## Problem requirements
Transcribe the data below verbatim from the line with "sl = (i % 2) != 0;" to the line with "x[k] ^ cx[k];". Include both of those lines.

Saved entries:
Context: an optimization exercise on an open-source flow, tuned for small area. The choices shown serve that exercise and are no tape-out recipe.
In this exercise RTL edits were held to simulation tests only and were not proved equivalent to the original.
Power and IR drop assume default switching activity.

==> design/flow/run.sh <==
#!/bin/bash
# synth_recipe.tcl (not shown) runs the flow's synth.tcl, then flattens the netlist and writes it again
# the make line also repeats each setting of config.mk as NAME=value (left out here)
make -C /OpenROAD-flow-scripts/flow DESIGN_CONFIG=/design/flow/config.mk WORK_HOME=/design/flow/orfs CLKGATE_MAP_FILE= SYNTH_SCRIPT=/design/flow/synth_recipe.tcl finish
==> design/flow/config.mk <==
export PLATFORM = sky130hd
export DESIGN_NAME = game_top
export DESIGN_NICKNAME = game_top
export VERILOG_FILES = /design/flow/design.v
export SDC_FILE = /design/flow/constraint.sdc
export NUM_CORES = 4
export LEC_CHECK = 0
export CAP_MARGIN = 20
export CORE_MARGIN = 2
export CORE_UTILIZATION = 40
export SLEW_MARGIN = 20
==> design/flow/constraint.sdc <==
create_clock -name core_clock -period 6.0 [get_ports {clk}]
set_input_delay 1.2000 -clock core_clock [delete_from_list [all_inputs] [get_ports {clk}]]
set_output_delay 1.2000 -clock core_clock [all_outputs]
set_load 0.01 [all_outputs]
==> design/flow/design.v <==
`default_nettype none
package game_pkg;
    localparam int screen_width  = 640;
    localparam int screen_height = 480;
    localparam int w_x           = 10;
    localparam int w_y           = 9;
    localparam int target_size   = 32;
    localparam int torpedo_size  = 8;
    localparam int n_targets      = 4;
    localparam int hits_per_level = 4;
    localparam int target_speed   = 2;     
    localparam int torpedo_speed  = 2;
    localparam int w_v            = 6;     
    localparam int spawn_x0     = 64;
    localparam int spawn_x_step = 128;
    localparam int spawn_y0     = 48;
    localparam int spawn_y_step = 32;
    localparam int torpedo_start_x = 316;
    localparam int torpedo_start_y = 416;
    localparam int rgb_width = 3;
    localparam logic [rgb_width-1:0] rgb_background = 3'b000;
    localparam logic [rgb_width-1:0] rgb_target     = 3'b100;
    localparam logic [rgb_width-1:0] rgb_torpedo    = 3'b011;
    localparam int w_box = 2 * w_x + 2 * w_y;
    localparam int w_load = 1 + w_x + w_y + 2 * w_v;
    localparam int w_pixel = w_x + w_y + 1;
    localparam int w_steer = 4;
endpackage
`default_nettype wire
`default_nettype none
module game_top (
    input  logic        clk,
    input  logic        rst,
    input  logic        frame_tick,
    input  logic        launch_key,
    input  logic [3:0]  steer,
    input  logic [19:0] beam,
    output logic [2:0]  rgb,
    output logic [15:0] target_count
);
    logic [8:1] txh [4];      
    logic [7:1] tyh [4];      
    logic [3:0] tp;           
    logic [3:0] tl;           
    logic [3:0] tu;           
    logic [8:0] px;
    logic [7:0] py;
    logic       flying;
    logic       collision;
    logic [2:0] hits;         
    logic [1:0] lvl;          
    logic       fresh;        
    logic       rgb_tgt;
    logic       rgb_tor;
    logic [3:0] en;
    logic [3:0] move;
    logic [3:0] hx;
    logic [3:0] hy;
    logic [3:0] overlap;
    logic [3:0] on_tgt;
    logic       on_tor;
    logic       off_screen;
    logic       restart;
    logic       load;
    logic [8:0] bx;
    logic [7:0] by;
    logic       display_on;
    assign bx         = beam[19:11];
    assign by         = beam[9:2];
    assign display_on = beam[0];
    assign en   = {&lvl, lvl[1], |lvl, 1'b1};
    assign load = rst || collision;
    logic [4:0] bxh_m1;       
    logic [3:0] byh_m1;       
    logic [6:0] bxq_m1;       
    logic [5:0] byq_m1;       
    logic [9:0] pxa;          
    logic [8:0] pxb;          
    logic [8:0] pya;          
    logic [7:0] pyb;          
    dec_n #(5) u_bxh (.a(bx[8:4]), .y(bxh_m1));
    dec_n #(4) u_byh (.a(by[7:4]), .y(byh_m1));
    dec_n #(7) u_bxq (.a(bx[8:2]), .y(bxq_m1));
    dec_n #(6) u_byq (.a(by[7:2]), .y(byq_m1));
    add3_n  #(9) u_pxa (.a(px), .y(pxa));
    sub15_n #(9) u_pxb (.a(px), .y(pxb));
    add3_n  #(8) u_pya (.a(py), .y(pya));
    sub15_n #(8) u_pyb (.a(py), .y(pyb));
    for (genvar i = 0; i < 4; i++) begin : g_target
        localparam logic [8:0] sx = 9'(32 + 64 * i);
        localparam logic [7:0] sy = 8'(24 + 16 * i);
        localparam logic       sl = (i % 2) != 0;
        logic [8:0] x;
        logic [7:0] y;
        logic [9:1] cx;
        logic [8:1] cy;
        logic [8:1] x_mv;
        logic [7:1] y_mv;
        assign x = {txh[i], tp[i]};
        assign y = {tyh[i], tp[i]};
        assign move[i] = frame_tick && en[i] && !(fresh && lvl == 2'(i));
        assign hx[i] = tl[i] ? x[8:1] == 8'd0 : (x[8] & x[5] & x[3] & x[2] & x[1] & x[0]);
        assign hy[i] = tu[i] ? y[7:1] == 7'd0
                             : (y[7] & y[6] & y[4] & y[3] & y[2] & y[1] & y[0]);
        always_comb begin
            cx[1] = move[i] && (x[0] ^ tl[i]);
            for (int k = 1; k < 9; k++) begin
                x_mv[k]  = x[k] ^ cx[k];
                cx[k+1]  = cx[k] && (x[k] ^ tl[i]);
            end
            cy[1] = move[i] && (y[0] ^ tu[i]);
            for (int k = 1; k < 8; k++) begin
                y_mv[k]  = y[k] ^ cy[k];
                cy[k+1]  = cy[k] && (y[k] ^ tu[i]);
            end
        end
        always_ff @(posedge clk) begin
            if (load) begin
                txh[i] <= sx[8:1];
                tyh[i] <= sy[7:1];
                tp[i]  <= 1'b0;
                tl[i]  <= sl;
                tu[i]  <= 1'b0;
            end else begin
                txh[i] <= x_mv;
                tyh[i] <= y_mv;
                tp[i]  <= tp[i] ^ move[i];
                tl[i]  <= tl[i] ^ (move[i] && hx[i]);
                tu[i]  <= tu[i] ^ (move[i] && hy[i]);
            end
        end
        logic ax_lt, bx_lt, ay_lt, by_lt;
        lt_n #(10) u_cax (.a(pxa), .b({1'b0, x}), .y(ax_lt));
        lt_n #(9)  u_cbx (.a(x), .b(pxb), .y(bx_lt));
        lt_n #(9)  u_cay (.a(pya), .b({1'b0, y}), .y(ay_lt));
        lt_n #(8)  u_cby (.a(y), .b(pyb), .y(by_lt));
        assign overlap[i] = en[i] && !ax_lt && !bx_lt && !ay_lt && !by_lt;
        logic ox, oy;
        win_n #(5, 4) u_wx (.b(bx), .b_hi_m1(bxh_m1), .t(x), .y(ox));
        win_n #(4, 4) u_wy (.b(by), .b_hi_m1(byh_m1), .t(y), .y(oy));
        assign on_tgt[i] = en[i] && ox && oy;
    end
    assign off_screen = (px[8] & px[5] & px[4] & px[3] & px[2] & px[0])
                      | (py[7] & py[6] & py[5] & py[3] & py[2] & py[0]);
    assign restart    = collision || off_screen;
    always_ff @(posedge clk or posedge rst) begin
        if (rst) begin
            flying <= 1'b0;
        end else if (restart) begin
            flying <= 1'b0;
        end else if (launch_key) begin
            flying <= 1'b1;
        end
    end
    logic       mvx;
    logic       mvy;
    logic       dnx;
    logic       dny;
    logic [9:0] cpx;
    logic [8:0] cpy;
    logic [8:0] px_mv;
    logic [7:0] py_mv;
    assign mvx = frame_tick && flying && (steer[2] ^ steer[3]);
    assign dnx = steer[3];
    assign mvy = frame_tick && flying && (steer[0] ^ steer[1]);
    assign dny = steer[0];
    always_comb begin
        cpx[0] = mvx;
        for (int k = 0; k < 9; k++) begin
            px_mv[k]  = px[k] ^ cpx[k];
            cpx[k+1]  = cpx[k] && (px[k] ^ dnx);
        end
        cpy[0] = mvy;
        for (int k = 0; k < 8; k++) begin
            py_mv[k]  = py[k] ^ cpy[k];
            cpy[k+1]  = cpy[k] && (py[k] ^ dny);
        end
    end
    always_ff @(posedge clk) begin
        if (rst || restart) begin
            px <= 9'd158;
            py <= 8'd208;
        end else begin
            px <= px_mv;
            py <= py_mv;
        end
    end
    logic otx, oty;
    win_n #(7, 2) u_wtx (.b(bx), .b_hi_m1(bxq_m1), .t(px), .y(otx));
    win_n #(6, 2) u_wty (.b(by), .b_hi_m1(byq_m1), .t(py), .y(oty));
    assign on_tor = !(px[8] & px[7]) && !(py[7] & py[6] & py[5] & py[4]) && otx && oty;
    logic [3:0] bounce;
    logic [2:0] new_hits;
    logic [2:0] low_sum;      
    logic [15:2] tc_c;        
    logic [15:0] tc_next;
    logic       advance;
    assign bounce = move & (hx | hy);
    always_comb begin
        logic s0, c0, s1, c1;
        s0 = bounce[0] ^ bounce[1];
        c0 = bounce[0] & bounce[1];
        s1 = bounce[2] ^ bounce[3];
        c1 = bounce[2] & bounce[3];
        new_hits[0] = s0 ^ s1;
        new_hits[1] = c0 ^ c1 ^ (s0 & s1);
        new_hits[2] = c0 & c1;
    end
    always_comb begin
        logic c;
        low_sum[0] = target_count[0] ^ hits[0];
        c          = target_count[0] & hits[0];
        low_sum[1] = target_count[1] ^ hits[1] ^ c;
        c          = (target_count[1] & hits[1]) | (c & (target_count[1] ^ hits[1]));
        low_sum[2] = c | hits[2];     
        tc_c[2] = low_sum[2];
        for (int k = 2; k < 15; k++) begin
            tc_c[k+1] = tc_c[k] && target_count[k];
        end
        tc_next[1:0] = low_sum[1:0];
        for (int k = 2; k < 16; k++) begin
            tc_next[k] = target_count[k] ^ tc_c[k];
        end
    end
    assign advance = low_sum[2] && !(lvl[1] && lvl[0]);
    always_ff @(posedge clk or posedge rst) begin
        if (rst) begin
            collision    <= 1'b0;
            hits         <= '0;
            target_count <= '0;
            lvl          <= '0;
            fresh        <= 1'b0;
            rgb_tgt      <= 1'b0;
            rgb_tor      <= 1'b0;
        end else begin
            collision <= |overlap;
            hits      <= collision ? 3'd0 : new_hits;
            rgb_tgt   <= display_on && !on_tor && |on_tgt;
            rgb_tor   <= display_on && on_tor;
            if (collision) begin
                target_count <= '0;
                lvl          <= '0;
                fresh        <= 1'b0;
            end else begin
                target_count <= tc_next;
                fresh        <= advance;
                lvl          <= {lvl[1] ^ (advance && lvl[0]), lvl[0] ^ advance};
            end
        end
    end
    assign rgb = {rgb_tgt, rgb_tor, rgb_tor};
endmodule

## Task solution
        localparam logic       sl = (i % 2) != 0;
        logic [8:0] x;
        logic [7:0] y;
        logic [9:1] cx;
        logic [8:1] cy;
        logic [8:1] x_mv;
        logic [7:1] y_mv;
        assign x = {txh[i], tp[i]};
        assign y = {tyh[i], tp[i]};
        assign move[i] = frame_tick && en[i] && !(fresh && lvl == 2'(i));
        assign hx[i] = tl[i] ? x[8:1] == 8'd0 : (x[8] & x[5] & x[3] & x[2] & x[1] & x[0]);
        assign hy[i] = tu[i] ? y[7:1] == 7'd0
                             : (y[7] & y[6] & y[4] & y[3] & y[2] & y[1] & y[0]);
        always_comb begin
            cx[1] = move[i] && (x[0] ^ tl[i]);
            for (int k = 1; k < 9; k++) begin
                x_mv[k]  = x[k] ^ cx[k];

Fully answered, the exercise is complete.